=== GIVEN DATA ===

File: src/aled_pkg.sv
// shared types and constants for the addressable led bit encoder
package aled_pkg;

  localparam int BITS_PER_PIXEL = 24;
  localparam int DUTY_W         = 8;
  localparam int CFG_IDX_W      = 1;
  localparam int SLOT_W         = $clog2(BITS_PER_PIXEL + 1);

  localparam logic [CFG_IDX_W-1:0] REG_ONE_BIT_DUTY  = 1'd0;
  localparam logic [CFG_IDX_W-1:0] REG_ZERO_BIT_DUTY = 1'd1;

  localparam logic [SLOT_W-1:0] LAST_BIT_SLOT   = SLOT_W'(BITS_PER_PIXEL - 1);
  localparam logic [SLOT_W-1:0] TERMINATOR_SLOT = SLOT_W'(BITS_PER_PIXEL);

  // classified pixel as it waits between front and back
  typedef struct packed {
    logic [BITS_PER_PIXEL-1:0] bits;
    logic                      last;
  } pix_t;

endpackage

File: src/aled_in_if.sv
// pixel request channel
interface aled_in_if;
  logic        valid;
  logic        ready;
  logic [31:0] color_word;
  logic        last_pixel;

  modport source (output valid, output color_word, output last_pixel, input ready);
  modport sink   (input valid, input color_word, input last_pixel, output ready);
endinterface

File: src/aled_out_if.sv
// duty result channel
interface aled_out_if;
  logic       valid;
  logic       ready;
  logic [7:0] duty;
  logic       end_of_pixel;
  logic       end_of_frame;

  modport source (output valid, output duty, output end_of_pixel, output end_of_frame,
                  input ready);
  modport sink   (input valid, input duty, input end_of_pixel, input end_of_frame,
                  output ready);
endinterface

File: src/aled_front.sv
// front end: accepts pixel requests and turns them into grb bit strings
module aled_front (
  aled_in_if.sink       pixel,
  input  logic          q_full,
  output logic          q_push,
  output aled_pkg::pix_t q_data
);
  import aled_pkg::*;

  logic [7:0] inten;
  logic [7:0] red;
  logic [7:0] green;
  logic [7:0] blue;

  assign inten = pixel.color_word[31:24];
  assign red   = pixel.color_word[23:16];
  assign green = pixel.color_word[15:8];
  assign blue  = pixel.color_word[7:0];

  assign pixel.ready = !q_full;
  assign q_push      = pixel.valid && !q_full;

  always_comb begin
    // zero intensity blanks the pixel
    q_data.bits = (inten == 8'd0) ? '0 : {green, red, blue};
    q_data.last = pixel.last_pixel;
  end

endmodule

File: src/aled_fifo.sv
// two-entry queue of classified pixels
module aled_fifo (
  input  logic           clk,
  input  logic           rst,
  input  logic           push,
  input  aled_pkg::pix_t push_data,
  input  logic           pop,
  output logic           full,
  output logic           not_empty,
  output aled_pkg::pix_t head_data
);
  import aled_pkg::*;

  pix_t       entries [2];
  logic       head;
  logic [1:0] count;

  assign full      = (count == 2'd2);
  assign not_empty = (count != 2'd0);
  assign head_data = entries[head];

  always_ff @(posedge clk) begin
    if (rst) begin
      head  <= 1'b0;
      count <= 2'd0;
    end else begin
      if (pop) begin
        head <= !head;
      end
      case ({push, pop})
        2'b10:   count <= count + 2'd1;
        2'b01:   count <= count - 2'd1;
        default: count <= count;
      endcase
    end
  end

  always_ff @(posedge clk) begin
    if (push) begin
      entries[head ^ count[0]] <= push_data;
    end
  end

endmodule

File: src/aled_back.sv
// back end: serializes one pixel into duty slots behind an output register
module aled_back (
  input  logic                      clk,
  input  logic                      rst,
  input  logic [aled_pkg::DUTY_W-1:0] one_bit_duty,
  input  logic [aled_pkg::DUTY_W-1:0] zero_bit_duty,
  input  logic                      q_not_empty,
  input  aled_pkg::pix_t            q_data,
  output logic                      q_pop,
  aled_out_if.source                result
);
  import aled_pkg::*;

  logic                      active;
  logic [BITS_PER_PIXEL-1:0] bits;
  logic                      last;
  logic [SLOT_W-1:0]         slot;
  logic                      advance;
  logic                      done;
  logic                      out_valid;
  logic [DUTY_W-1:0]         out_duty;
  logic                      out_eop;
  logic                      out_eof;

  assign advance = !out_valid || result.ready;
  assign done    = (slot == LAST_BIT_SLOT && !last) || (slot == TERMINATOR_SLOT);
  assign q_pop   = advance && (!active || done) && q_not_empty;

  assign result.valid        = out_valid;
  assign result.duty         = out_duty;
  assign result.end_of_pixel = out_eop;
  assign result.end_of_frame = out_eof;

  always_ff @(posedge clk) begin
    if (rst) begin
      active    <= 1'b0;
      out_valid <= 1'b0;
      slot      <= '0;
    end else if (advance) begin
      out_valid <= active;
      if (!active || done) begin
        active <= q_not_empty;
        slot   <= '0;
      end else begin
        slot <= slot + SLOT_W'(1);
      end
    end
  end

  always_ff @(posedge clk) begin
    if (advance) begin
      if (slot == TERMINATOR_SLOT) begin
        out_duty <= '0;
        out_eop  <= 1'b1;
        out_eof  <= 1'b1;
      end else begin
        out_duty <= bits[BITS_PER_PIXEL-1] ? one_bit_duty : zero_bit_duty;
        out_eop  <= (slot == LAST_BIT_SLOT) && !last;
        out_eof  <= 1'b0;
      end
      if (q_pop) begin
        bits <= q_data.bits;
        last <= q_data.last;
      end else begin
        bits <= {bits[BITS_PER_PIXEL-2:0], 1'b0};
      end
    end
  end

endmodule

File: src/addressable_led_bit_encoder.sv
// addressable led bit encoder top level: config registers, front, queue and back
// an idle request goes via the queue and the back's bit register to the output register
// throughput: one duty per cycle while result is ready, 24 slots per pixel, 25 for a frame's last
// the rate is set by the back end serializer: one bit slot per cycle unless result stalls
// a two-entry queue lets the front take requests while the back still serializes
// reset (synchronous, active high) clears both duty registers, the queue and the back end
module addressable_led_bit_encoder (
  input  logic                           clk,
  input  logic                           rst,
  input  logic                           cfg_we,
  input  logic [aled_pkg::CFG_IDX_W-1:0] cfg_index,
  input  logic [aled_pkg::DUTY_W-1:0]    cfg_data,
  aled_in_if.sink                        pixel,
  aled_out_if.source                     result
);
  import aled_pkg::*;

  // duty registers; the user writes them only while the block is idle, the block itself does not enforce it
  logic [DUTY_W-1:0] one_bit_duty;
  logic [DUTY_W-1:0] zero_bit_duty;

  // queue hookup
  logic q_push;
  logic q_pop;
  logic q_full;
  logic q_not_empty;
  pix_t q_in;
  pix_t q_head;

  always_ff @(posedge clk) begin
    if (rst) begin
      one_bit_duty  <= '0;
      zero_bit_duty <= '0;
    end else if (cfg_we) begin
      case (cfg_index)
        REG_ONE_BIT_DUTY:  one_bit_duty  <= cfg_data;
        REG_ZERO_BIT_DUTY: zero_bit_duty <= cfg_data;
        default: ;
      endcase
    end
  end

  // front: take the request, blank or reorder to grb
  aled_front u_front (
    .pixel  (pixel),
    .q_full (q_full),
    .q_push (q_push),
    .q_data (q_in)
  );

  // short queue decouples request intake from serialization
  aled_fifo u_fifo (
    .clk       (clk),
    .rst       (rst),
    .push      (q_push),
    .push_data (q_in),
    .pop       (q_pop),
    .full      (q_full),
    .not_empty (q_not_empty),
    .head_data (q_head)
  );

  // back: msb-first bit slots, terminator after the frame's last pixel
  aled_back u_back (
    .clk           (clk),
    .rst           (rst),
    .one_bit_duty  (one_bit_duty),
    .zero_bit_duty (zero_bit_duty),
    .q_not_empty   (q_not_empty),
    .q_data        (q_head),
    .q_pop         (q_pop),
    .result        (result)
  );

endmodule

===
=== GIVEN DATA ===

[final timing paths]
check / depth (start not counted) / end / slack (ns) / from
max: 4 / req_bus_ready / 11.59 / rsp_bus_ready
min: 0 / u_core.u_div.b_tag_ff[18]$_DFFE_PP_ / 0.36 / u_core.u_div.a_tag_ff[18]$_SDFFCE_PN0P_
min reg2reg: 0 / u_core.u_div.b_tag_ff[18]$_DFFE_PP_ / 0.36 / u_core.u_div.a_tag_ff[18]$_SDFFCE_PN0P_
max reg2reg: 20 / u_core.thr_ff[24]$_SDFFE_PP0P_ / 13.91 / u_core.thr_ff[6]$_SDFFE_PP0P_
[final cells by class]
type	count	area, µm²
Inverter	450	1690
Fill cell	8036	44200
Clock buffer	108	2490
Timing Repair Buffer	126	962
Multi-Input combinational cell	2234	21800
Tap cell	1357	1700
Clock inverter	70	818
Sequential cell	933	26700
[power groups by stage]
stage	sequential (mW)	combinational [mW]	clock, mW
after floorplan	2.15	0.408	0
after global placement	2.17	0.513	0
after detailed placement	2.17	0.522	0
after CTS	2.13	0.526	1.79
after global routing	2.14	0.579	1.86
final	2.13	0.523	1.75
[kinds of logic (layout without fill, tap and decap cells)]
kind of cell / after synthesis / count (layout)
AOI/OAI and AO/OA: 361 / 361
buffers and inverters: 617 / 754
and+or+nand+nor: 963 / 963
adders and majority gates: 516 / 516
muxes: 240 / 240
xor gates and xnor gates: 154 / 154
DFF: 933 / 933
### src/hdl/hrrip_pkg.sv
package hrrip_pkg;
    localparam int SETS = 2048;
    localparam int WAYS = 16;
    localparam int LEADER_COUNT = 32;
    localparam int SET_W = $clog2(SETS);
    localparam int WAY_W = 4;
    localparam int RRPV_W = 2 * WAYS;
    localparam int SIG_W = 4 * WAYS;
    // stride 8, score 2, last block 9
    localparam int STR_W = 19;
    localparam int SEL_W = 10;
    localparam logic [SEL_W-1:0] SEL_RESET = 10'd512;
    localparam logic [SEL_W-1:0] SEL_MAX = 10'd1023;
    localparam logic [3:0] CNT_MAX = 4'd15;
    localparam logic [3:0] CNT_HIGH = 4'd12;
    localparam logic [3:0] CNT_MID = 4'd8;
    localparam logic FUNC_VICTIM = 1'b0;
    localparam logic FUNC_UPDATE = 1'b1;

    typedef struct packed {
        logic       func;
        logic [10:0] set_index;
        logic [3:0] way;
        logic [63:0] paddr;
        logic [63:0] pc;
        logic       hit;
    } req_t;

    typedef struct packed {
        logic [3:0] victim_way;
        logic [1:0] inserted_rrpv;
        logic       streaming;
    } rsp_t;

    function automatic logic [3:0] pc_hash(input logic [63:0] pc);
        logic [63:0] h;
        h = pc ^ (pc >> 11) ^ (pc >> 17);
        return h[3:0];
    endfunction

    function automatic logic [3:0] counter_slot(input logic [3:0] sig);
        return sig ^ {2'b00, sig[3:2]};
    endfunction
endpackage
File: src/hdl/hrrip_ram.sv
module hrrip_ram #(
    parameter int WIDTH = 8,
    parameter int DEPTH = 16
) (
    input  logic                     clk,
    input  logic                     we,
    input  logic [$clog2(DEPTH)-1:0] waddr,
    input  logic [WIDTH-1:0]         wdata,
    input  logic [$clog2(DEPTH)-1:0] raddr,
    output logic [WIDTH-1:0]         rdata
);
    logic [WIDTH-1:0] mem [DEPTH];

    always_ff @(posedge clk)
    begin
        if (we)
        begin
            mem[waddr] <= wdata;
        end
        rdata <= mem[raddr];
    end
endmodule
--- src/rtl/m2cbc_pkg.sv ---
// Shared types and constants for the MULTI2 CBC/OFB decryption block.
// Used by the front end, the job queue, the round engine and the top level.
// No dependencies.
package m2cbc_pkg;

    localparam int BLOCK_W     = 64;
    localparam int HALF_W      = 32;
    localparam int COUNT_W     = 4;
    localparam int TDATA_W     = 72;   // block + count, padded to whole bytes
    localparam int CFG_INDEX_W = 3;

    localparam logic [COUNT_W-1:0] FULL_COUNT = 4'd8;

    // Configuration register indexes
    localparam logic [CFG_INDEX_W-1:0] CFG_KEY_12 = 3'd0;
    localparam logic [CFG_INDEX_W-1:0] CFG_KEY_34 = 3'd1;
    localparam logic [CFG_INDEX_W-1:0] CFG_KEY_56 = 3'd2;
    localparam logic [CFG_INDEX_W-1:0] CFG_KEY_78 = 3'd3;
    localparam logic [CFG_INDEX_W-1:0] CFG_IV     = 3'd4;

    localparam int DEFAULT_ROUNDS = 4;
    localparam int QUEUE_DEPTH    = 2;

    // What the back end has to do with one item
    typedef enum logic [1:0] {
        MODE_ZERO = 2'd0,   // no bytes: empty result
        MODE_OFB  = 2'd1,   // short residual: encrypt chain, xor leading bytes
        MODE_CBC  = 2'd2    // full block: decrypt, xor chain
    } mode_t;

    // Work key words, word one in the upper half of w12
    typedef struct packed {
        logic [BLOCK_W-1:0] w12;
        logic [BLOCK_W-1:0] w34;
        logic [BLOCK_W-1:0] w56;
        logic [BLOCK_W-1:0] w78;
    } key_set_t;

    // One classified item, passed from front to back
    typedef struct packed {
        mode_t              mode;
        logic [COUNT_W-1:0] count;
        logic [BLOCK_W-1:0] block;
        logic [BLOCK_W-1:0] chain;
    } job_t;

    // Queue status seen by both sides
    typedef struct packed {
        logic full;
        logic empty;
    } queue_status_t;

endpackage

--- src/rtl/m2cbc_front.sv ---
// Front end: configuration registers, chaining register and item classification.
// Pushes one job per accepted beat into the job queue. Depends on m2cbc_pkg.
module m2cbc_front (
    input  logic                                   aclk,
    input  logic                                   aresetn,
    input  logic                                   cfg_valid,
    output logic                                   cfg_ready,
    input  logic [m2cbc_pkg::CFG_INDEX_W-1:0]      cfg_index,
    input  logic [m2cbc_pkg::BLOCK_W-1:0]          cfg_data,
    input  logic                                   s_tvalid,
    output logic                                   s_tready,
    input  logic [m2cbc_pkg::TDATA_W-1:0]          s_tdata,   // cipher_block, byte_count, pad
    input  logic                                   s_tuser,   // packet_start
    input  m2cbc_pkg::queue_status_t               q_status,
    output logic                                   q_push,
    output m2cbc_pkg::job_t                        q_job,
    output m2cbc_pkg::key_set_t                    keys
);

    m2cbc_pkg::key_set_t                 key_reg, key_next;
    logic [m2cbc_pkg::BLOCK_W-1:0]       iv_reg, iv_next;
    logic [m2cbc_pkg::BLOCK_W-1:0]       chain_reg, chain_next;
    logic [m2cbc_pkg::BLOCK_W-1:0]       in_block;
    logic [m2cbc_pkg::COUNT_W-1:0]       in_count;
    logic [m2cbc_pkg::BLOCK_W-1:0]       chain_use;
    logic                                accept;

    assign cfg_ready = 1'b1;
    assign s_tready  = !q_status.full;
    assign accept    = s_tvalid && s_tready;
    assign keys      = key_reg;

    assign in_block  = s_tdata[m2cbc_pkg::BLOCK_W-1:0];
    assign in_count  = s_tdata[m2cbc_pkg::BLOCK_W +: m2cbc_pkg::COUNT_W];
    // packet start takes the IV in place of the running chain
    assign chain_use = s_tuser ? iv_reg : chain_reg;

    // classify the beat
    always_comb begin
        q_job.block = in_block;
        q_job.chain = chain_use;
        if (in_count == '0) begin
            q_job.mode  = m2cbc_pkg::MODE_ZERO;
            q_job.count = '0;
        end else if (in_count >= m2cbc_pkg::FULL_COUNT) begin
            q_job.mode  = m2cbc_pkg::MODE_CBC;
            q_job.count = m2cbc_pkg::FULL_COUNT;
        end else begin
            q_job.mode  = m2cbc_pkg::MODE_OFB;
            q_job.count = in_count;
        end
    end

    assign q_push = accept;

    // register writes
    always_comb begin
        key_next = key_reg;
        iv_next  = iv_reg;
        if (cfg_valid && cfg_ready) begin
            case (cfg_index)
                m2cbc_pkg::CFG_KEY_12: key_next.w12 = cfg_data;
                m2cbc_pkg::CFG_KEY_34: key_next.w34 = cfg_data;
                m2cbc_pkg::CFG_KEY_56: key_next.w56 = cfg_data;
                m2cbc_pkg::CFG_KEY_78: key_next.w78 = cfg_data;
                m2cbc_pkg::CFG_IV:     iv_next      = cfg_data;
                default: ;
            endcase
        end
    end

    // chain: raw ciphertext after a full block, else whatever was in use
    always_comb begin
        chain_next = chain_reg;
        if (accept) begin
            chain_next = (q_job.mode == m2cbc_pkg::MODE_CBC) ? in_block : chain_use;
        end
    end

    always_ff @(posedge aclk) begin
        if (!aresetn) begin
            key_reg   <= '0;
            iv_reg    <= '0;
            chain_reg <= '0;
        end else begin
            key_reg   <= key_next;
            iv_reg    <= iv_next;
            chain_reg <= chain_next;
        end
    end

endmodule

===

▸ EXERCISE INSTRUCTIONS
Of all the entries above, retype exactly the lines from the line with "AOI/OAI and AO/OA: 361 / 361" to the line with "xor gates and xnor gates: 154 / 154", both included, and no others.

▸ EXERCISE ANSWER
AOI/OAI and AO/OA: 361 / 361
buffers and inverters: 617 / 754
and+or+nand+nor: 963 / 963
adders and majority gates: 516 / 516
muxes: 240 / 240
xor gates and xnor gates: 154 / 154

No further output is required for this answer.